The current Algerian tax system consists of 2 regimes, the real [1] and fixed regimes. [2] This distinction issued from the reform implemented in 2007 when the taxation was revised. The main incentive to review the taxes was that after the 2000s energy crisis, taxes became the main resource of national income. That is why the incentive to work on its effectivity and to optimize it appeared in government. [3]
The fixed regime relies on the single fixed tax (the main change and innovation made by this reform) and the real regime consist of different taxes levied on taxpayer.
From the historical point of view the Algerian tax system seems to be inspired by its former coloniser- France. [4] Actually as a whole system it looks to be the reproduction of the French base by implementing different modalities of taxation (imposition).
There are different taxes levied:
The current tax system was changed and reformed several time. The very important, radical and innovative change happened in 2007 when the tax system was significantly reformed. The main fruit of this reform is the Single fixed tax. This new notion appears and was introduced as the simplification of the system with hope that it improves the fiscal situation and makes the system working more effectively. This fixed tax was established as the one single tax instead of 3 different taxes levied on every institution. The government's target is to improve the transparency, accessibility and justice in taxes.

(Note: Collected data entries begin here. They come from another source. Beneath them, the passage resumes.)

## src/rtl/sdmap_pkg.sv

```systemverilog
package sdmap_pkg;

   localparam int CFG_W    = 8;
   localparam int SEL_W    = 2;
   localparam int EN_POS   = 7;
   localparam int RSV_POS  = 6;
   localparam int SRC_LSB  = 4;
   localparam int DS_POS   = 3;
   localparam int SWAP_POS = 2;
   localparam int MAX_LANES = 1 << SEL_W;

   typedef struct packed {
      logic             en;
      logic [SEL_W-1:0] src;
      logic             ds;
      logic             swap;
   } map_entry_t;

   function automatic map_entry_t decode_entry(input logic [CFG_W-1:0] w);
      map_entry_t e;
      e.en   = w[EN_POS];
      e.src  = w[SRC_LSB +: SEL_W];
      e.ds   = w[DS_POS];
      e.swap = w[SWAP_POS];
      return e;
   endfunction

   function automatic logic [CFG_W-1:0] encode_entry(input map_entry_t e,
                                                     input logic [SEL_W-1:0] idx);
      logic [CFG_W-1:0] r;
      r                   = '0;
      r[EN_POS]           = e.en;
      r[SRC_LSB +: SEL_W] = e.src;
      r[DS_POS]           = e.ds;
      r[SWAP_POS]         = e.swap;
      r[SEL_W-1:0]        = idx;
      return r;
   endfunction

endpackage

```

## src/rtl/sdmap_cfg.sv

```systemverilog
module sdmap_cfg
   import sdmap_pkg::*;
#(
   parameter int NUM_FIFOS = 4
) (
   input  logic                            clk,
   input  logic                            rst_n,
   input  logic                            cfg_we,
   input  logic [CFG_W-1:0]                cfg_wdata,
   input  logic [SEL_W-1:0]                cfg_rsel,
   output logic [CFG_W-1:0]                cfg_rdata,
   output map_entry_t [NUM_FIFOS-1:0]      tbl_o,
   output logic                            err_o,
   output logic                            ds_o
);

   map_entry_t [NUM_FIFOS-1:0] tbl_q;
   map_entry_t                 new_entry;
   logic [SEL_W-1:0]           tgt;
   logic                       tgt_in_range;
   logic                       lower_all_en;
   logic                       gap_hit;
   logic                       accept;
   logic                       err_q;
   logic                       unused_rsv;

   assign tgt        = cfg_wdata[SEL_W-1:0];
   assign new_entry  = decode_entry(cfg_wdata);
   assign unused_rsv = cfg_wdata[RSV_POS];

   // contiguity: every FIFO below the target must already be live
   always_comb begin
      lower_all_en = 1'b1;
      for (int i = 0; i < NUM_FIFOS; i++) begin
         if (i < int'(tgt) && !tbl_q[i].en) lower_all_en = 1'b0;
      end
   end

   assign tgt_in_range = int'(tgt) < NUM_FIFOS;
   assign gap_hit      = cfg_we & tgt_in_range & cfg_wdata[EN_POS] & ~lower_all_en;
   assign accept       = cfg_we & tgt_in_range & ~gap_hit;

   for (genvar g = 0; g < NUM_FIFOS; g++) begin : g_entry
      map_entry_t entry_w;

      if (g == 0) begin : g_ds_kept
         assign entry_w = new_entry;
      end else begin : g_ds_dropped
         always_comb begin
            entry_w    = new_entry;
            entry_w.ds = 1'b0;
         end
      end

      always_ff @(posedge clk) begin
         if (!rst_n) tbl_q[g] <= '0;
         else if (accept && tgt == SEL_W'(g)) tbl_q[g] <= entry_w;
      end

      assert_gap_keeps_entry_R7: assert property (@(posedge clk) disable iff (!rst_n)
         (gap_hit && tgt == SEL_W'(g)) |=> $stable(tbl_q[g]))
         else $error("rejected write changed entry %0d", g);

      assert_write_lands_R2: assert property (@(posedge clk) disable iff (!rst_n)
         (accept && tgt == SEL_W'(g)) |=>
            (tbl_q[g].en == $past(cfg_wdata[EN_POS]) &&
             tbl_q[g].src == $past(cfg_wdata[SRC_LSB +: SEL_W])))
         else $error("accepted write not stored in entry %0d", g);
   end

   always_ff @(posedge clk) begin
      if (!rst_n)       err_q <= 1'b0;
      else if (gap_hit) err_q <= 1'b1;
   end

   always_comb begin
      cfg_rdata = '0;
      for (int i = 0; i < NUM_FIFOS; i++) begin
         if (cfg_rsel == SEL_W'(i)) cfg_rdata = encode_entry(tbl_q[i], SEL_W'(i));
      end
   end

   assign tbl_o = tbl_q;
   assign err_o = err_q;
   assign ds_o  = tbl_q[0].en & tbl_q[0].ds;

   assert_gap_sets_err_R7: assert property (@(posedge clk) disable iff (!rst_n)
      gap_hit |=> err_q)
      else $error("gap write did not raise error");

   assert_err_sticky_R8: assert property (@(posedge clk) disable iff (!rst_n)
      err_q |=> err_q)
      else $error("error flag cleared without reset");

endmodule

```

## src/rtl/sdmap_route.sv

```systemverilog
module sdmap_route
   import sdmap_pkg::*;
#(
   parameter int NUM_PINS  = 4,
   parameter int SAMPLE_W  = 24,
   parameter bit HOLD_DATA = 1'b1,
   localparam int PAIR_W   = 2 * SAMPLE_W
) (
   input  logic                               clk,
   input  logic                               rst_n,
   input  map_entry_t                         entry_i,
   input  logic [NUM_PINS-1:0]                pin_valid_i,
   input  logic [NUM_PINS-1:0][SAMPLE_W-1:0]  pin_left_i,
   input  logic [NUM_PINS-1:0][SAMPLE_W-1:0]  pin_right_i,
   output logic                               we_o,
   output logic [PAIR_W-1:0]                  data_o
);

   logic                sel_v;
   logic [SAMPLE_W-1:0] sel_l;
   logic [SAMPLE_W-1:0] sel_r;
   logic [PAIR_W-1:0]   pair;
   logic                fire;
   logic                we_q;
   logic [PAIR_W-1:0]   data_q;

   always_comb begin
      sel_v = 1'b0;
      sel_l = '0;
      sel_r = '0;
      for (int p = 0; p < NUM_PINS; p++) begin
         if (entry_i.src == SEL_W'(p)) begin
            sel_v = pin_valid_i[p];
            sel_l = pin_left_i[p];
            sel_r = pin_right_i[p];
         end
      end
   end

   assign pair = entry_i.swap ? {sel_r, sel_l} : {sel_l, sel_r};
   assign fire = entry_i.en & sel_v;

   always_ff @(posedge clk) begin
      if (!rst_n) we_q <= 1'b0;
      else        we_q <= fire;
   end

   if (HOLD_DATA) begin : g_hold
      always_ff @(posedge clk) begin
         if (!rst_n)    data_q <= '0;
         else if (fire) data_q <= pair;
      end
   end else begin : g_free
      always_ff @(posedge clk) begin
         if (!rst_n) data_q <= '0;
         else        data_q <= pair;
      end
   end

   assign we_o   = we_q;
   assign data_o = data_q;

   assert_disabled_silent_R6: assert property (@(posedge clk) disable iff (!rst_n)
      !entry_i.en |=> !we_o)
      else $error("strobe from disabled entry");

   assert_strobe_needs_valid_R3: assert property (@(posedge clk) disable iff (!rst_n)
      we_o |-> $past(|pin_valid_i))
      else $error("strobe without any pin valid");

endmodule

```

## src/rtl/sdmap_router.sv

```systemverilog
module sdmap_router
   import sdmap_pkg::*;
#(
   parameter int NUM_PINS  = 4,
   parameter int NUM_FIFOS = 4,
   parameter int SAMPLE_W  = 24,
   parameter bit HOLD_DATA = 1'b1
) (
   input  logic                              clk,
   input  logic                              rst_n,
   input  logic                              cfg_we,
   input  logic [7:0]                        cfg_wdata,
   input  logic [1:0]                        cfg_rsel,
   output logic [7:0]                        cfg_rdata,
   input  logic [NUM_PINS-1:0]               pin_valid,
   input  logic [NUM_PINS*SAMPLE_W-1:0]      pin_left,
   input  logic [NUM_PINS*SAMPLE_W-1:0]      pin_right,
   output logic [NUM_FIFOS-1:0]              fifo_we,
   output logic [NUM_FIFOS*2*SAMPLE_W-1:0]   fifo_wdata,
   output logic                              map_err,
   output logic                              ds_req
);

   localparam int PAIR_W = 2 * SAMPLE_W;

   initial begin
      assert (NUM_PINS >= 1 && NUM_PINS <= MAX_LANES)
         else $error("NUM_PINS out of range");
      assert (NUM_FIFOS >= 1 && NUM_FIFOS <= MAX_LANES)
         else $error("NUM_FIFOS out of range");
      assert (SAMPLE_W >= 1)
         else $error("SAMPLE_W must be positive");
   end

   map_entry_t [NUM_FIFOS-1:0]            tbl;
   logic [NUM_PINS-1:0][SAMPLE_W-1:0]     left_2d;
   logic [NUM_PINS-1:0][SAMPLE_W-1:0]     right_2d;

   assign left_2d  = pin_left;
   assign right_2d = pin_right;

   sdmap_cfg #(
      .NUM_FIFOS (NUM_FIFOS)
   ) u_cfg (
      .clk       (clk),
      .rst_n     (rst_n),
      .cfg_we    (cfg_we),
      .cfg_wdata (cfg_wdata),
      .cfg_rsel  (cfg_rsel),
      .cfg_rdata (cfg_rdata),
      .tbl_o     (tbl),
      .err_o     (map_err),
      .ds_o      (ds_req)
   );

   for (genvar f = 0; f < NUM_FIFOS; f++) begin : g_lane
      sdmap_route #(
         .NUM_PINS  (NUM_PINS),
         .SAMPLE_W  (SAMPLE_W),
         .HOLD_DATA (HOLD_DATA)
      ) u_route (
         .clk         (clk),
         .rst_n       (rst_n),
         .entry_i     (tbl[f]),
         .pin_valid_i (pin_valid),
         .pin_left_i  (left_2d),
         .pin_right_i (right_2d),
         .we_o        (fifo_we[f]),
         .data_o      (fifo_wdata[f*PAIR_W +: PAIR_W])
      );
   end

   assert_ds_from_fifo0_R9: assert property (@(posedge clk) disable iff (!rst_n)
      ds_req |-> (cfg_rsel != 2'd0 || (cfg_rdata[7] && cfg_rdata[3])))
      else $error("down-sample request without live FIFO 0 entry");

endmodule

```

This single fixed tax covers: Value added tax, professional activity tax, global income tax. [2] The single fixed tax was established for the most numerous group of taxpayers at the level of 5% for production and sale and 12% for any other activities. This reform covers people, network service providers, retailers, merchants, societies, enterprises, investors and all taxpayers with the turnover up to 30,000,000 DZD (US$263,400). This taxes is levied over the biennial period (lasting 2 years) Grouping of these different taxes makes the mechanism easier. It is easier for tax authorities to control and levy the taxes on this group of taxpayers. Taxpayers have to present in the period of 1 to 30 June every year the backward-looking sales/income report. Tax can be paid in whole amount or in 3 payments. The 1st payment in the beginning and then 25% in the period of the 1st till 15 September and the 25% left from 1 to 15 December.
The real regim consists of different taxes levied:
Income tax is progressive and categorical. Progressive scale goes from 0% to 35% according to the amount of income. It does not cover incomes below 120,000 DZD (US$1053); above this threshold and up to 360,000 DZD (US$3160) it represents 20% above it and up to 1,440,000 DZD (US$12,643) it is 30% and more than 1,440,000 DZD (US$12,643) it is 35%. Then there are categorical withholding tax rates at source. This one changes in function of the category the income belongs to. There is different classes with own scale within every classes so the tax varies between classes and within them at the same time. We have following categories of income: investment income (tax from 1% to 20%); salary, wages and other remuneration (classical monthly remuneration of employees is included in progressive scale mentioned above; for any other primes, amount paid or other type of income than monthly gained from the person's main activity exceeding 2,000,000 DZD (US$17,560) it represents 15%; or 10% for any other than monthly paid income paid by employer.) rental income (7%-15%; with exemption on the income issuing from the rent of apartments/houses up to 80 m2), capital gains arising from the transfer for consideration of real property (built or unbuilt) (5%).
Exemption: collective investment in transferable securities and companies, cooperations that are submitted to single fixed taxation 19% on production activities 23% building, public work, tourism (exemption on travel agencies) 26% any other activities If there is an multiple activity, the tax imposition has to be declared separately. There are also categorical withholdings tax rates from 10% up to 50% for anonymous cash certificates.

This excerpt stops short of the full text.